We can now conduct an analysis of each imputed dataset and look at how much the results vary between them. To do that, we need to fit a negative binomial regression to each imputed dataset. Negative binomial regression is implemented in all popular statistical software, but there are some particular challenges. Skip the next sub-section, if you are not interested in these particular points regarding negtive binomial regression using R.

#### 11.4.5.1 Negative binomial regression in R (optional subsection)

For example, the SAS/STATsoftware provides the `GENMOD`

procedure and for the Poisson random effects version the `COUNTREG`

procedure. Similarly, R has the `glm.nb`

function in the `MASS`

package.

These implementations differ in their parameterization. The `GENMOD`

procedure estimates \(\kappa\) and reverts to Poisson regression on the boundary of the parameter space when \(\hat{\kappa}=0\). The `glm.nb`

function parameterizes the model in terms of \(\theta:=1/\kappa\) and its algorithm will not converge to a finite estimate \(\hat{\theta}\) whenever the maximum likelihood estimator for \(\kappa\) is \(\hat{\kappa}=0\). However, after a sufficient number of iterations \(\hat{\theta}\) will be large enough that the estimates of the regression coefficients will be those we would obtain by Poisson regression — alternatively, we can use the results from Poisson regression in this case. This is implemented in the code below.
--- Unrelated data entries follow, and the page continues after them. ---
$ cat src/rtl/te_width_meter.sv
module te_width_meter
   import te_sync_pkg::*;
#(
   parameter int WIDTH_W = 12,
   parameter int DIV_W   = 3
) (
   input  logic               clk,
   input  logic               rst_n,
   input  logic               en,
   input  logic [DIV_W-1:0]   cfg_div,
   input  logic [WIDTH_W-1:0] hs_thr,
   input  logic [WIDTH_W-1:0] vs_thr,
   input  logic               hs_inv,
   input  logic               vs_inv,
   input  logic               run_lvl,
   input  logic               edge_i,
   output logic               hs_evt,
   output logic               vs_evt
);

   localparam logic [WIDTH_W-1:0] RUN_MAX = {WIDTH_W{1'b1}};

   logic [DIV_W-1:0]   pre_cnt;
   logic               tick;
   logic [WIDTH_W-1:0] run_cnt;
   pulse_kind_e        kind;
   logic               vs_hit;
   logic               hs_hit;

   // tick prescaler: one tick every cfg_div+1 clocks
   assign tick = (pre_cnt == cfg_div);

   always_ff @(posedge clk or negedge rst_n) begin
      if (!rst_n)    pre_cnt <= '0;
      else if (!en)  pre_cnt <= '0;
      else if (tick) pre_cnt <= '0;
      else           pre_cnt <= pre_cnt + 1'b1;
   end

   // saturating run-width counter, restarted at every level change
   always_ff @(posedge clk or negedge rst_n) begin
      if (!rst_n)                        run_cnt <= '0;
      else if (!en || edge_i)            run_cnt <= '0;
      else if (tick && run_cnt != RUN_MAX) run_cnt <= run_cnt + 1'b1;
   end

   // classification of the run that just ended
   always_comb begin
      vs_hit = (run_lvl == !vs_inv) && (run_cnt >= vs_thr);
      hs_hit = (run_lvl == !hs_inv) && (run_cnt >= hs_thr);
      if (vs_hit)      kind = PULSE_VS;
      else if (hs_hit) kind = PULSE_HS;
      else             kind = PULSE_NONE;
   end

   always_ff @(posedge clk or negedge rst_n) begin
      if (!rst_n) begin
         hs_evt <= 1'b0;
         vs_evt <= 1'b0;
      end else begin
         hs_evt <= edge_i && (kind == PULSE_HS);
         vs_evt <= edge_i && (kind == PULSE_VS);
      end
   end

   AST_EVT_EXCLUSIVE: assert property (@(posedge clk) disable iff (!rst_n)
      !(hs_evt && vs_evt));
   AST_EVT_FROM_EDGE: assert property (@(posedge clk) disable iff (!rst_n)
      (hs_evt || vs_evt) |-> $past(edge_i));
   AST_RUN_SATURATES: assert property (@(posedge clk) disable iff (!rst_n)
      (en && !edge_i && run_cnt == RUN_MAX) |=> (run_cnt == RUN_MAX));

endmodule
Instead of the preferable observed Fisher information used in the `GENMOD`

procedure, the `glm.nb`

function uses the expected Fisher information for the standard errors of the regression coefficients — while the standard error for \(\hat{\theta}\) is based on the observed rather than the expected Fisher information — as of version 7.3-47 of the `MASS`

package. Especially for small samples sizes this may result in too small standard errors. Thus, they should — especially for confirmatory clinical trials — be corrected, which is easily done using code provded by Bartlett.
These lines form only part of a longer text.